(a) A user sitting in front of the PR2 robot. They each use one hand to hold an object that was specifically designed for upper-limb exercises for patients with stroke. Example trajectories from the (b) 1D, (c) 2D, and (d) pick-and-place exercises tested in the study.
Compared to conventional upper-limb therapies, robotic devices can offer multiple advantages in physical training and rehabilitation. Automation can reduce the workload of rehabilitation professionals and augment their ability to provide care to patients by facilitating intensive and repeatable exercise. Additionally, robots can provide objective assessments of a patient’s progress using onboard sensors.
In the scope of this research, we developed a learning-from-demonstration (LfD) technique that enables a general-purpose humanoid robot to lead a user through object-mediated upper-limb exercises [ ]. Built upon our prior research [ ], our approach requires only tens of seconds of training data from a therapist teleoperating the robot to do the task with the user.
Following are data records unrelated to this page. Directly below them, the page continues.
`src/hdl/cbfr_pkg.sv`:
```
// Shared constants, types and helpers of the charge box frame receiver.
package cbfr_pkg;

  // Frame geometry
  localparam int MaxParams   = 40;
  localparam int AddrW       = $clog2(MaxParams);
  localparam int CntW        = 6;
  localparam int HeaderBytes = 5;

  // Frame bytes
  localparam logic [7:0] MagicFirst  = 8'h07;
  localparam logic [7:0] MagicSecond = 8'h1E;
  localparam logic [7:0] DirHighMask = 8'hF0;
  localparam logic [7:0] DirLeft     = 8'h01;
  localparam logic [7:0] DirRight    = 8'h02;

  // Earbud side register codes
  localparam logic [1:0] SideLeft  = 2'd1;
  localparam logic [1:0] SideRight = 2'd2;

  // Input command codes
  localparam logic CmdByte    = 1'b0;
  localparam logic CmdTimeout = 1'b1;

  // Result status codes
  localparam logic [2:0] StOk    = 3'd0;
  localparam logic [2:0] StHead  = 3'd1;
  localparam logic [2:0] StParam = 3'd2;
  localparam logic [2:0] StCheck = 3'd3;
  localparam logic [2:0] StDir   = 3'd4;

  // Frame outcome handed from parser to emitter
  typedef struct packed {
    logic            valid;
    logic [2:0]      status;
    logic [7:0]      cmd;
    logic [CntW-1:0] count;
  } job_t;

  // Direction byte against the configured earbud side
  function automatic logic direction_ok(input logic [7:0] dir, input logic [1:0] side);
    logic ok;
    ok = 1'b1;
    if ((dir & DirHighMask) != 8'h00) ok = 1'b0;
    if (dir == DirLeft && side == SideRight) ok = 1'b0;
    if (dir == DirRight && side == SideLeft) ok = 1'b0;
    return ok;
  endfunction

endpackage

```
`src/hdl/cbfr_param_ram.sv`:
```
// Parameter byte store: one write port, one registered read port.
module cbfr_param_ram import cbfr_pkg::*; (
  input  logic             clk_i,
  input  logic             wr_en_i,
  input  logic [AddrW-1:0] wr_addr_i,
  input  logic [7:0]       wr_data_i,
  input  logic             rd_en_i,
  input  logic [AddrW-1:0] rd_addr_i,
  output logic [7:0]       rd_data_o
);

  logic [7:0] mem_q [MaxParams];
  logic [7:0] rd_data_q;

  // Write port
  always_ff @(posedge clk_i) begin
    if (wr_en_i) begin
      mem_q[wr_addr_i] <= wr_data_i;
    end
  end

  // Read port, data held until the next read
  always_ff @(posedge clk_i) begin
    if (rd_en_i) begin
      rd_data_q <= mem_q[rd_addr_i];
    end
  end

  assign rd_data_o = rd_data_q;

endmodule

```
`src/hdl/cbfr_parser.sv`:
```
// Frame parser: header decode, parameter capture into RAM, check and direction tests.
module cbfr_parser import cbfr_pkg::*; (
  input  logic             clk_i,
  input  logic             rst_ni,
  input  logic             cfg_we_i,
  input  logic [1:0]       cfg_wdata_i,
  input  logic             accept_i,
  input  logic             command_i,
  input  logic [7:0]       rx_byte_i,
  output logic             wr_en_o,
  output logic [AddrW-1:0] wr_addr_o,
  output logic [7:0]       wr_data_o,
  output job_t             job_o
);

  localparam logic [1:0] PhIdle   = 2'd0;
  localparam logic [1:0] PhHeader = 2'd1;
  localparam logic [1:0] PhParams = 2'd2;

  logic [1:0]      phase_q, phase_d;
  logic [CntW-1:0] cnt_q, cnt_d;
  logic [7:0]      xor_q, xor_d;
  logic            magic_q, magic_d;
  logic [7:0]      dir_q, dir_d;
  logic [7:0]      cmd_q, cmd_d;
  logic [CntW-1:0] len_q, len_d;
  logic [1:0]      side_q;

  // Earbud side register
  always_ff @(posedge clk_i or negedge rst_ni) begin
    if (!rst_ni) begin
      side_q <= 2'd0;
    end else if (cfg_we_i) begin
      side_q <= cfg_wdata_i;
    end
  end

  // Next state per accepted transfer
  always_comb begin
    phase_d   = phase_q;
    cnt_d     = cnt_q;
    xor_d     = xor_q;
    magic_d   = magic_q;
    dir_d     = dir_q;
    cmd_d     = cmd_q;
    len_d     = len_q;
    wr_en_o   = 1'b0;
    wr_addr_o = cnt_q[AddrW-1:0];
    wr_data_o = rx_byte_i;
    job_o     = '0;
    if (accept_i) begin
      case (phase_q)
        PhHeader: begin
          if (command_i == CmdTimeout) begin
            job_o   = '{valid: 1'b1, status: StHead, cmd: cmd_q, count: '0};
            phase_d = PhIdle;
          end else begin
            xor_d = xor_q ^ rx_byte_i;
            case (cnt_q)
              6'd1:    magic_d = (rx_byte_i == MagicSecond);
              6'd2:    dir_d   = rx_byte_i;
              6'd3:    cmd_d   = rx_byte_i;
              default: ;
            endcase
            cnt_d = cnt_q + 6'd1;
            // fifth header byte is the length: judge the header now
            if (cnt_q == CntW'(HeaderBytes - 1)) begin
              if (!magic_q || rx_byte_i > 8'(MaxParams)) begin
                job_o   = '{valid: 1'b1, status: StHead, cmd: cmd_q, count: '0};
                phase_d = PhIdle;
              end else begin
                phase_d = PhParams;
                cnt_d   = '0;
                len_d   = rx_byte_i[CntW-1:0];
              end
            end
          end
        end
        PhParams: begin
          if (command_i == CmdTimeout) begin
            job_o   = '{valid: 1'b1, status: StParam, cmd: cmd_q, count: '0};
            phase_d = PhIdle;
          end else if (cnt_q < len_q) begin
            wr_en_o = 1'b1;
            xor_d   = xor_q ^ rx_byte_i;
            cnt_d   = cnt_q + 6'd1;
          end else if (xor_q != rx_byte_i) begin
            job_o   = '{valid: 1'b1, status: StCheck, cmd: cmd_q, count: '0};
            phase_d = PhIdle;
          end else if (!direction_ok(dir_q, side_q)) begin
            job_o   = '{valid: 1'b1, status: StDir, cmd: cmd_q, count: '0};
            phase_d = PhIdle;
          end else begin
            job_o   = '{valid: 1'b1, status: StOk, cmd: cmd_q, count: len_q};
            phase_d = PhIdle;
          end
        end
        default: begin
          // idle: hunt for the first magic byte
          phase_d = PhIdle;
          if (command_i == CmdByte && rx_byte_i == MagicFirst) begin
            phase_d = PhHeader;
            cnt_d   = 6'd1;
            xor_d   = MagicFirst;
            magic_d = 1'b0;
            dir_d   = 8'h00;
            cmd_d   = 8'h00;
            len_d   = '0;
          end
        end
      endcase
    end
  end

  always_ff @(posedge clk_i or negedge rst_ni) begin
    if (!rst_ni) begin
      phase_q <= PhIdle;
      cnt_q   <= '0;
      xor_q   <= 8'h00;
      magic_q <= 1'b0;
      dir_q   <= 8'h00;
      cmd_q   <= 8'h00;
      len_q   <= '0;
    end else begin
      phase_q <= phase_d;
      cnt_q   <= cnt_d;
      xor_q   <= xor_d;
      magic_q <= magic_d;
      dir_q   <= dir_d;
      cmd_q   <= cmd_d;
      len_q   <= len_d;
    end
  end

endmodule

```
`src/hdl/cbfr_emitter.sv`:
```
// Result emitter: turns a frame outcome into a status result or a run read from RAM.
module cbfr_emitter import cbfr_pkg::*; (
  input  logic             clk_i,
  input  logic             rst_ni,
  input  job_t             job_i,
  output logic             busy_o,
  output logic             rd_en_o,
  output logic [AddrW-1:0] rd_addr_o,
  input  logic [7:0]       rd_data_i,
  output logic             out_valid_o,
  input  logic             out_stall_i,
  output logic [2:0]       status_o,
  output logic [7:0]       cmd_code_o,
  output logic [CntW-1:0]  param_count_o,
  output logic [CntW-1:0]  param_index_o,
  output logic [7:0]       param_value_o,
  output logic             last_o
);

  localparam logic [1:0] EIdle   = 2'd0;
  localparam logic [1:0] ESingle = 2'd1;
  localparam logic [1:0] ERead   = 2'd2;
  localparam logic [1:0] ELoad   = 2'd3;

  logic [1:0]      st_q, st_d;
  logic [2:0]      jst_q, jst_d;
  logic [7:0]      jcmd_q, jcmd_d;
  logic [CntW-1:0] jcnt_q, jcnt_d;
  logic [CntW-1:0] idx_q, idx_d;
  logic            ov_q, ov_d;
  logic            load;
  logic            is_last;
  logic [2:0]      o_st_q, o_st_d;
  logic [7:0]      o_cmd_q, o_cmd_d;
  logic [CntW-1:0] o_cnt_q, o_cnt_d;
  logic [CntW-1:0] o_idx_q, o_idx_d;
  logic [7:0]      o_val_q, o_val_d;
  logic            o_last_q, o_last_d;

  assign busy_o    = (st_q != EIdle);
  assign rd_addr_o = idx_q[AddrW-1:0];
  assign is_last   = (idx_q == jcnt_q - 6'd1);

  // Sequencer: one status load, or one RAM read then one output load per parameter
  always_comb begin
    st_d     = st_q;
    jst_d    = jst_q;
    jcmd_d   = jcmd_q;
    jcnt_d   = jcnt_q;
    idx_d    = idx_q;
    rd_en_o  = 1'b0;
    load     = 1'b0;
    o_st_d   = o_st_q;
    o_cmd_d  = o_cmd_q;
    o_cnt_d  = o_cnt_q;
    o_idx_d  = o_idx_q;
    o_val_d  = o_val_q;
    o_last_d = o_last_q;
    case (st_q)
      EIdle: begin
        if (job_i.valid) begin
          jst_d  = job_i.status;
          jcmd_d = job_i.cmd;
          jcnt_d = job_i.count;
          idx_d  = '0;
          st_d   = (job_i.status == StOk && job_i.count != '0) ? ERead : ESingle;
        end
      end
      ESingle: begin
        if (!ov_q || !out_stall_i) begin
          load     = 1'b1;
          o_st_d   = jst_q;
          o_cmd_d  = jcmd_q;
          o_cnt_d  = '0;
          o_idx_d  = '0;
          o_val_d  = 8'h00;
          o_last_d = 1'b1;
          st_d     = EIdle;
        end
      end
      ERead: begin
        rd_en_o = 1'b1;
        st_d    = ELoad;
      end
      ELoad: begin
        if (!ov_q || !out_stall_i) begin
          load     = 1'b1;
          o_st_d   = StOk;
          o_cmd_d  = jcmd_q;
          o_cnt_d  = jcnt_q;
          o_idx_d  = idx_q;
          o_val_d  = rd_data_i;
          o_last_d = is_last;
          idx_d    = idx_q + 6'd1;
          st_d     = is_last ? EIdle : ERead;
        end
      end
      default: st_d = EIdle;
    endcase
  end

  // Output register valid
  always_comb begin
    ov_d = ov_q;
    if (load) begin
      ov_d = 1'b1;
    end else if (ov_q && !out_stall_i) begin
      ov_d = 1'b0;
    end
  end

  always_ff @(posedge clk_i or negedge rst_ni) begin
    if (!rst_ni) begin
      st_q  <= EIdle;
      idx_q <= '0;
      ov_q  <= 1'b0;
    end else begin
      st_q  <= st_d;
      idx_q <= idx_d;
      ov_q  <= ov_d;
    end
  end

  // Job and output payload
  always_ff @(posedge clk_i) begin
    jst_q    <= jst_d;
    jcmd_q   <= jcmd_d;
    jcnt_q   <= jcnt_d;
    o_st_q   <= o_st_d;
    o_cmd_q  <= o_cmd_d;
    o_cnt_q  <= o_cnt_d;
    o_idx_q  <= o_idx_d;
    o_val_q  <= o_val_d;
    o_last_q <= o_last_d;
  end

  assign out_valid_o   = ov_q;
  assign status_o      = o_st_q;
  assign cmd_code_o    = o_cmd_q;
  assign param_count_o = o_cnt_q;
  assign param_index_o = o_idx_q;
  assign param_value_o = o_val_q;
  assign last_o        = o_last_q;

endmodule

```
`src/hdl/charge_box_frame_receiver_top.sv`:
```
// Throughput: one input transfer per cycle while no results are being produced.
// A good frame of n parameters emits each result by a RAM read, then a load,
// stalling input until its last result is loaded; an error or empty frame stalls
// input until its single status result is loaded.
// Reset (rst_ni, asynchronous, active low) returns to idle with device side 0;
// the parameter RAM is not cleared, only bytes of the current frame are read back.
module charge_box_frame_receiver_top import cbfr_pkg::*; (
  input  logic            clk_i,
  input  logic            rst_ni,
  input  logic            cfg_we_i,
  input  logic [1:0]      cfg_wdata_i,
  input  logic            in_valid_i,
  output logic            in_stall_o,
  input  logic            command_i,
  input  logic [7:0]      rx_byte_i,
  output logic            out_valid_o,
  input  logic            out_stall_i,
  output logic [2:0]      status_o,
  output logic [7:0]      cmd_code_o,
  output logic [CntW-1:0] param_count_o,
  output logic [CntW-1:0] param_index_o,
  output logic [7:0]      param_value_o,
  output logic            last_o
);

  logic             accept;
  logic             busy;
  logic             wr_en;
  logic [AddrW-1:0] wr_addr;
  logic [7:0]       wr_data;
  logic             rd_en;
  logic [AddrW-1:0] rd_addr;
  logic [7:0]       rd_data;
  job_t             job;

  // Input held off while a frame outcome is being emitted
  assign in_stall_o = busy;
  assign accept     = in_valid_i && !busy;

  cbfr_parser u_parser (
    .clk_i       (clk_i),
    .rst_ni      (rst_ni),
    .cfg_we_i    (cfg_we_i),
    .cfg_wdata_i (cfg_wdata_i),
    .accept_i    (accept),
    .command_i   (command_i),
    .rx_byte_i   (rx_byte_i),
    .wr_en_o     (wr_en),
    .wr_addr_o   (wr_addr),
    .wr_data_o   (wr_data),
    .job_o       (job)
  );

  cbfr_param_ram u_ram (
    .clk_i     (clk_i),
    .wr_en_i   (wr_en),
    .wr_addr_i (wr_addr),
    .wr_data_i (wr_data),
    .rd_en_i   (rd_en),
    .rd_addr_i (rd_addr),
    .rd_data_o (rd_data)
  );

  cbfr_emitter u_emitter (
    .clk_i         (clk_i),
    .rst_ni        (rst_ni),
    .job_i         (job),
    .busy_o        (busy),
    .rd_en_o       (rd_en),
    .rd_addr_o     (rd_addr),
    .rd_data_i     (rd_data),
    .out_valid_o   (out_valid_o),
    .out_stall_i   (out_stall_i),
    .status_o      (status_o),
    .cmd_code_o    (cmd_code_o),
    .param_count_o (param_count_o),
    .param_index_o (param_index_o),
    .param_value_o (param_value_o),
    .last_o        (last_o)
  );

endmodule

```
We model the robot behavior as a regression problem: during training, the joint distribution of robot position, velocity, and effort (force output at the end-effector) are modeled by a Gaussian mixture model (GMM), and during testing, desired robot effort is regressed from the current state (position and velocity) from the GMM. Compared to the conventional approach of learning time-based trajectories, our state-based strategy produces customized robot behavior and eliminates the need to tune gains to adapt to the user’s motor ability.
This approach was evaluated through a user study involving one occupational therapist and six people with stroke [ ]. The therapist trained a Willow Garage PR2 on three example tasks for each client: i) periodic 1D motions, ii) periodic 2D motions, and iii) episodic pick and place operations. Both the person with stroke and the therapist then repeatedly performed the tasks alone with the robot and blindly compared the state- and time-based controllers learned from the training data.
Our results show that working models were reliably learned to enable the robot to do the exercise with the user. Furthermore, our state-based approach enabled users to be more actively involved, allowed larger excursion, and generated power outputs more similar to the therapist demonstrations. Finally, the therapist found our strategy more agreeable than the traditional time-based approach. More detailed descriptions of this project’s algorithms and results can be found in the Ph.D. thesis of Siyao Hu [ ].